Now he's talking about Flash Lite 3 and video on mobile devices. Over 300,000,000 phones with Flash. (But which version?) He showing the same CSI video he showed previously on an Nokia N95. You can also do live streams to Flash Lite 3. Available next month on Labs.

He's now talking about web sites. Showing a demo of United Way's web site. Built with Coldfusion 7 and Dreamweaver.

I'm just not sold on any server-side technology that isn't open source -- application servers have become a commodity today. Ben Forta and another developer from Adobe are demoing CF stuff. I'm switching off until there's something that excites me (CF doesn't!)

Still waiting for something interesting (i.e., for the Coldfusion/LiveCycle stuff to end).

Yay, the CF bit is over.

Kevin's back on stage, talking about RIAs. He's showing off Scrapblog.

He's now talking about moving outside of the browser with Adobe AIR. "Take your web development skills to build desktop apps."

Ed Rowe, head of the AIR dev team is on stage now. He's giving an overview of how AIR works.

He notes that as of AIR Beta 1, AIR has an embedded SQL database.

He's showing a customer manager app written by Nitobi. You can drag and drop from the desktop to an AIR app.

They're getting very close to AIR 1.0. Today, as of right now, Beta 2 of AIR is available on Adobe.com, as well as Beta 2 of Flex 3 and updates the Dreamweaver extension and Flash extension for AIR development.

Kevin's back on stage.

You can use Flash, Flex, Ajax to build AIR apps.

The next version of Flex, codenamed Moxy. Heidi Williams is talking about the next version of Flex now.

She's going to show four highly requested features: Flex profiler, language intelligence (and code refactoring) advanced data visualization, flex framework caching.

(All of these were previously demoed at FlashForward Boston the other week.)

She shows a demo of refactoring by changing a method name. It gets a lot of applause. I guess a lot of people here haven't seen JDT! Are there any other refactoring tools in the latest beta (pull out, etc.?)

The audience likes the new data grid and the Flex framework caching.

Kevin's back to announce the Flex AIR Derby winners: Spaz.AIR, Ora Time Tracker, Agile Agenda, SearchCoders, and Digimix.

Overall winner: Agile Agenda (a project manager).

Ebay is releasing the beta of their AIR application today.

AOL is working on an AIR app: Top 100 videos. They're launching it today too.

SAP, PayPal, etc. are building business apps on AIR. And a bunch of media apps being developed.

Disney is developing an app. Bob (Disney) and Cary (frog design) are taking the stage. They're talking about their "B2B web sites", etc. (OK, this is _really_ corporate dudes!.. Yawn!) The AIR app they built is really quite cool though.
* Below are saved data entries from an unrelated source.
<file path="src/timer_pkg.sv">
// timer_pkg: register indices, field layout, reset values and clock source codes
// of the four reload timers; assumes each byte register takes one 32-bit word
package timer_pkg;
	localparam int NUM_TIMERS = 4;
	localparam int COUNT_W    = 16;
	localparam int ADDR_W     = 10;
	localparam int DATA_W     = 32;

	// register indices, entry i belongs to timer i; byte address is four times the index
	localparam logic [3:0][7:0] CONTROL_IDX  = {8'h74, 8'h6f, 8'h65, 8'h60};
	localparam logic [3:0][7:0] IER_IDX      = {8'h75, 8'h70, 8'h66, 8'h61};
	localparam logic [3:0][7:0] FLAGS_IDX    = {8'h76, 8'h71, 8'h67, 8'h62};
	localparam logic [3:0][7:0] COUNT_LO_IDX = {8'h77, 8'h72, 8'h68, 8'h63};
	localparam logic [3:0][7:0] COUNT_HI_IDX = {8'h78, 8'h73, 8'h69, 8'h64};
	localparam logic [7:0]      IRQ_STATUS_IDX = 8'h7a;
	localparam logic [7:0]      IRQ_MASK_IDX   = 8'h7b;

	// control register fields
	localparam int HALT_BIT   = 7;
	localparam int SRC_LSB    = 5;
	localparam int DIV_LSB    = 3;
	localparam int CONT_BIT   = 2;
	localparam int RELOAD_BIT = 1;
	localparam int RUN_BIT    = 0;

	// interrupt enable and event flag fields
	localparam int EOC_BIT  = 0;
	localparam int CAPA_BIT = 1;
	localparam int CAPB_BIT = 2;
	localparam int CMP_LSB  = 3;
	localparam logic [7:0] CMP_MASK = 8'h78;

	// clock source codes
	localparam logic [1:0] SRC_PRESCALE = 2'h0;
	localparam logic [1:0] SRC_RTC      = 2'h1;
	localparam logic [1:0] SRC_EC_FALL  = 2'h2;
	localparam logic [1:0] SRC_EC_RISE  = 2'h3;

	// prescaler masks for divide by 4, 16, 64, 256
	localparam logic [3:0][7:0] DIV_MASK = {8'hff, 8'h3f, 8'h0f, 8'h03};

	// enable bits that exist in each timer
	localparam logic [3:0][7:0] IMPL_MASK = {8'h7f, 8'h01, 8'h07, 8'h01};
	localparam int TRIP_TIMER = 3;

	// reset values
	localparam logic [7:0]  CONTROL_RESET = 8'h00;
	localparam logic [7:0]  IER_RESET     = 8'h00;
	localparam logic [7:0]  FLAGS_RESET   = 8'h00;
	localparam logic [15:0] RELOAD_RESET  = 16'h0000;
	localparam logic [3:0]  IRQ_RESET     = 4'h0;
endpackage

</file>
<file path="src/reload_timer_control.sv">
// reload_timer_control: registers, event flags and interrupts of four reload timers
// assumes capture, compare and pwm datapaths sit outside on mclk and report hits here
// How it works
// - pwm and capture/compare never flag together
// - capture and compare flags set independently
// - break-stop bit holds count during debug break
// - source field picks prescaler, rtc or edge
// - divider field picks prescale 4/16/64/256
// - single pass clears run at end
// - continuous mode reloads at end, keeps counting
// - writing force-reload one loads reload value
// - run bit starts and stops the counter
// - compare enables act only in compare mode
// - only implemented enable bits take effect
// - enable bit zero gates end-of-count interrupt
// - enable bits one, two gate captures, trip
// - reading event flags clears them
//
// Register access over Avalon-MM is this design's own decision.
`timescale 1ns/10ps
module reload_timer_control
	import timer_pkg::*;
(
	// clock and reset
	input  wire logic                    mclk,
	input  wire logic                    reset_n,
	// avalon-mm slave
	input  wire logic [ADDR_W-1:0]       address,
	input  wire logic                    read,
	input  wire logic                    write,
	input  wire logic [DATA_W-1:0]       writedata,
	input  wire logic [3:0]              byteenable,
	output logic      [DATA_W-1:0]       readdata,
	output logic                         waitrequest,
	// pins
	input  wire logic                    rtc_clock,
	input  wire logic [NUM_TIMERS-1:0]   event_count_pin,
	// debug and datapath status
	input  wire logic                    debug_break,
	input  wire logic                    pwm_active,
	input  wire logic                    compare_mode,
	input  wire logic [NUM_TIMERS-1:0]   capture_a_hit,
	input  wire logic [NUM_TIMERS-1:0]   capture_b_hit,
	input  wire logic                    trip_hit,
	input  wire logic [3:0]              compare_hit,
	// outputs
	output logic [NUM_TIMERS*COUNT_W-1:0] timer_count,
	output logic [NUM_TIMERS-1:0]        timer_irq,
	output logic                         irq
);
	logic [7:0]          word_idx;
	logic                ack;
	logic                wr_acc;
	logic                rd_acc;
	logic [7:0]          rd_mux;
	logic                rtc_meta;
	logic                rtc_sync;
	logic                rtc_prev;
	logic [NUM_TIMERS-1:0] ec_meta;
	logic [NUM_TIMERS-1:0] ec_sync;
	logic [NUM_TIMERS-1:0] ec_prev;
	logic                rtc_rise;
	logic [NUM_TIMERS-1:0] ec_rise;
	logic [NUM_TIMERS-1:0] ec_fall;
	logic [7:0]          control [NUM_TIMERS];
	logic [7:0]          ier     [NUM_TIMERS];
	logic [7:0]          flags   [NUM_TIMERS];
	logic [7:0]          new_ev  [NUM_TIMERS];
	logic [7:0]          eff_ier [NUM_TIMERS];
	logic [COUNT_W-1:0]  reload  [NUM_TIMERS];
	logic [COUNT_W-1:0]  count   [NUM_TIMERS];
	logic [NUM_TIMERS-1:0] wr_ctl;
	logic [NUM_TIMERS-1:0] wr_ier;
	logic [NUM_TIMERS-1:0] rd_flg;
	logic [NUM_TIMERS-1:0] end_hit;
	logic [NUM_TIMERS-1:0] halt;
	logic [NUM_TIMERS-1:0] irq_set;
	logic [NUM_TIMERS-1:0] irq_status;
	logic [NUM_TIMERS-1:0] irq_mask;
	logic                cap_ok;
	logic                cmp_ok;

	// bus slave: one wait cycle, read data registered during it
	assign word_idx    = address[9:2];
	assign waitrequest = (read || write) && !ack;
	assign wr_acc      = write && ack && byteenable[0];
	assign rd_acc      = read && ack;

	always_ff @(posedge mclk or negedge reset_n) begin
		if (!reset_n) begin
			ack <= 1'b0;
		end else begin
			ack <= (read || write) && !ack;
		end
	end

	always_comb begin
		rd_mux = 8'h00;
		for (int i = 0; i < NUM_TIMERS; i++) begin
			if (word_idx == CONTROL_IDX[i]) begin
				rd_mux = control[i];
			end
			if (word_idx == IER_IDX[i]) begin
				rd_mux = ier[i];
			end
			if (word_idx == FLAGS_IDX[i]) begin
				rd_mux = flags[i];
			end
			if (word_idx == COUNT_LO_IDX[i]) begin
				rd_mux = count[i][7:0];
			end
			if (word_idx == COUNT_HI_IDX[i]) begin
				rd_mux = count[i][15:8];
			end
		end
		if (word_idx == IRQ_STATUS_IDX) begin
			rd_mux = {4'h0, irq_status};
		end
		if (word_idx == IRQ_MASK_IDX) begin
			rd_mux = {4'h0, irq_mask};
		end
	end

	always_ff @(posedge mclk or negedge reset_n) begin
		if (!reset_n) begin
			readdata <= '0;
		end else if (read && !ack) begin
			readdata <= {24'h000000, rd_mux};
		end
	end

	// pin synchronisers and edge detect on the settled copy
	always_ff @(posedge mclk or negedge reset_n) begin
		if (!reset_n) begin
			rtc_meta <= 1'b0;
			rtc_sync <= 1'b0;
			rtc_prev <= 1'b0;
			ec_meta  <= '0;
			ec_sync  <= '0;
			ec_prev  <= '0;
		end else begin
			rtc_meta <= rtc_clock;
			rtc_sync <= rtc_meta;
			rtc_prev <= rtc_sync;
			ec_meta  <= event_count_pin;
			ec_sync  <= ec_meta;
			ec_prev  <= ec_sync;
		end
	end

	assign rtc_rise = rtc_sync && !rtc_prev;
	assign ec_rise  = ec_sync & ~ec_prev;
	assign ec_fall  = ~ec_sync & ec_prev;

	// pwm owns the shared register range, so capture/compare hits are dropped then
	assign cap_ok = !pwm_active;
	assign cmp_ok = !pwm_active && compare_mode;

	for (genvar i = 0; i < NUM_TIMERS; i++) begin : g_tmr
		assign wr_ctl[i] = wr_acc && (word_idx == CONTROL_IDX[i]);
		assign wr_ier[i] = wr_acc && (word_idx == IER_IDX[i]);
		assign rd_flg[i] = rd_acc && (word_idx == FLAGS_IDX[i]);
		assign halt[i]   = control[i][HALT_BIT] && debug_break;

		// capture and compare land in separate flag bits
		assign new_ev[i] = IMPL_MASK[i] & {1'b0,
			compare_hit & {4{cmp_ok}},
			capture_b_hit[i] && cap_ok,
			pwm_active ? (trip_hit && i == TRIP_TIMER) : capture_a_hit[i],
			end_hit[i]};

		assign eff_ier[i] = ier[i] & (compare_mode ? 8'hff : ~CMP_MASK);
		assign timer_irq[i] = |(flags[i] & eff_ier[i]);
		assign irq_set[i]   = |(new_ev[i] & eff_ier[i]);
		assign timer_count[i*COUNT_W +: COUNT_W] = count[i];

		always_ff @(posedge mclk or negedge reset_n) begin
			if (!reset_n) begin
				control[i] <= CONTROL_RESET;
			end else if (wr_ctl[i]) begin
				control[i] <= {writedata[7:2], 1'b0, writedata[RUN_BIT]};
			end else if (end_hit[i] && !control[i][CONT_BIT]) begin
				control[i][RUN_BIT] <= 1'b0;
			end
		end

		always_ff @(posedge mclk or negedge reset_n) begin
			if (!reset_n) begin
				ier[i] <= IER_RESET;
			end else if (wr_ier[i]) begin
				ier[i] <= writedata[7:0] & IMPL_MASK[i];
			end
		end

		// only the bits handed out by the read are cleared; a new event wins
		always_ff @(posedge mclk or negedge reset_n) begin
			if (!reset_n) begin
				flags[i] <= FLAGS_RESET;
			end else begin
				flags[i] <= (flags[i] & ~(rd_flg[i] ? readdata[7:0] : 8'h00))
					| new_ev[i];
			end
		end

		always_ff @(posedge mclk or negedge reset_n) begin
			if (!reset_n) begin
				reload[i] <= RELOAD_RESET;
			end else if (wr_acc && word_idx == COUNT_LO_IDX[i]) begin
				reload[i][7:0] <= writedata[7:0];
			end else if (wr_acc && word_idx == COUNT_HI_IDX[i]) begin
				reload[i][15:8] <= writedata[7:0];
			end
		end

		reload_timer_core #(
			.CNT_W (COUNT_W),
			.PRE_W (8)
		) u_core (
			.mclk       (mclk),
			.reset_n    (reset_n),
			.run        (control[i][RUN_BIT]),
			.halt       (halt[i]),
			.continuous (control[i][CONT_BIT]),
			.source     (control[i][SRC_LSB +: 2]),
			.divider    (control[i][DIV_LSB +: 2]),
			.load_now   (wr_ctl[i] && writedata[RELOAD_BIT]),
			.reload     (reload[i]),
			.rtc_rise   (rtc_rise),
			.ec_fall    (ec_fall[i]),
			.ec_rise    (ec_rise[i]),
			.count      (count[i]),
			.end_hit    (end_hit[i])
		);
	end

	// summary interrupt: sticky per-timer status, write one to clear, set wins
	always_ff @(posedge mclk or negedge reset_n) begin
		if (!reset_n) begin
			irq_status <= IRQ_RESET;
		end else begin
			irq_status <= (irq_status
				& ~((wr_acc && word_idx == IRQ_STATUS_IDX) ? writedata[3:0] : 4'h0))
				| irq_set;
		end
	end

	always_ff @(posedge mclk or negedge reset_n) begin
		if (!reset_n) begin
			irq_mask <= IRQ_RESET;
		end else if (wr_acc && word_idx == IRQ_MASK_IDX) begin
			irq_mask <= writedata[3:0];
		end
	end

	assign irq = |(irq_status & irq_mask);
endmodule // reload_timer_control

</file>
<file path="src/reload_timer_core.sv">
// reload_timer_core: one down-counter with prescaler and clock source select
// assumes count source pulses are already synchronised to mclk
`timescale 1ns/10ps
module reload_timer_core
	import timer_pkg::*;
#(
	parameter int CNT_W = 16,
	parameter int PRE_W = 8
) (
	// clock and reset
	input  wire logic             mclk,
	input  wire logic             reset_n,
	// control
	input  wire logic             run,
	input  wire logic             halt,
	input  wire logic             continuous,
	input  wire logic [1:0]       source,
	input  wire logic [1:0]       divider,
	input  wire logic             load_now,
	input  wire logic [CNT_W-1:0] reload,
	// count sources
	input  wire logic             rtc_rise,
	input  wire logic             ec_fall,
	input  wire logic             ec_rise,
	// status
	output logic      [CNT_W-1:0] count,
	output logic                  end_hit
);
	logic [PRE_W-1:0] prescale;
	logic [PRE_W-1:0] pre_mask;
	logic             pre_tick;
	logic             tick;
	logic             step;

	assign pre_mask = PRE_W'(DIV_MASK[divider]);
	assign pre_tick = (prescale & pre_mask) == pre_mask;

	always_comb begin
		unique case (source)
			SRC_PRESCALE: tick = pre_tick;
			SRC_RTC:      tick = rtc_rise;
			SRC_EC_FALL:  tick = ec_fall;
			SRC_EC_RISE:  tick = ec_rise;
		endcase
	end

	assign step    = run && !halt && tick;
	assign end_hit = step && (count <= CNT_W'(1));

	// prescaler restarts whenever the timer is off, freezes while held
	always_ff @(posedge mclk or negedge reset_n) begin
		if (!reset_n) begin
			prescale <= '0;
		end else if (!run) begin
			prescale <= '0;
		end else if (!halt) begin
			prescale <= prescale + PRE_W'(1);
		end
	end

	always_ff @(posedge mclk or negedge reset_n) begin
		if (!reset_n) begin
			count <= '0;
		end else if (load_now) begin
			count <= reload;
		end else if (end_hit) begin
			count <= continuous ? reload : '0;
		end else if (step) begin
			count <= count - CNT_W'(1);
		end
	end
endmodule // reload_timer_core

</file>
Kevin is running through a bunch of AIR apps being developed now: Tweetr 2.1.

We can see Ryan Stewarts Twitter on the Adobe purchase of Buzzword.
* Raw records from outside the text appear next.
$ cat src/logic/wdt_sync2.sv
`timescale 1ns/1ps

module wdt_sync2 #(
  parameter int WIDTH = 1
) (
  // clock
  input wire logic clk_i,
  input wire logic ce_i,
  // asynchronous levels in, synchronised levels out
  input wire logic [WIDTH-1:0] async_i,
  output logic [WIDTH-1:0] sync_o
);

  logic [WIDTH-1:0] meta_reg;

  // first stage feeds only the second stage
  always_ff @(posedge clk_i) begin
    if (ce_i) begin
      meta_reg <= async_i;
      sync_o <= meta_reg;
    end
  end

endmodule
Snippage: Very cool - make your own widgets by cutting up web sites.

Technical difficulty. The keyboard's not working.

Pronto: An email app. Looks very cool.

Google Analytics Reporting Suite. Nice!

OK, so AIR is really going to revolutionize _desktop_ apps by actually making them easy to build.

Drag and drop between AIR applications. (He dragged a chart from the PayPal app to the Pronto mail client.)

Looks like I have 8 minutes of battery left so I don't think I'm going to get the whole keynote. They haven't announced anything new yet!

There's a Facebook chat app on AIR (Wave IM).

He create a song using an AIR app, output it to a Quicktime file and then shared it with his friends by dragging it to the Pownce app.

H.264 is going to be in air in the next beta.

See, the difference between Flash/Flex/AIR and Silverlight/etc. is that the Adobe stuff is easy to understand and work with. Nice stuff!

Kevin's demoing the Adobe Buzzword AIR application. So Adobe's getting into the Office space. Interesting move.

OK, seriously out of juice...

Plugged in!

So, of course, they showed the Big New Thing the moment I ran out of juice! Astro: The code name for Flash Player 10.

They demoed RTL text, the next text controls (multi-column, flowing, editable text), the new 3D features, and Hydra, the new custom bitmap effects language.

I'm going to upload a video of the Astro announcements in a little bit.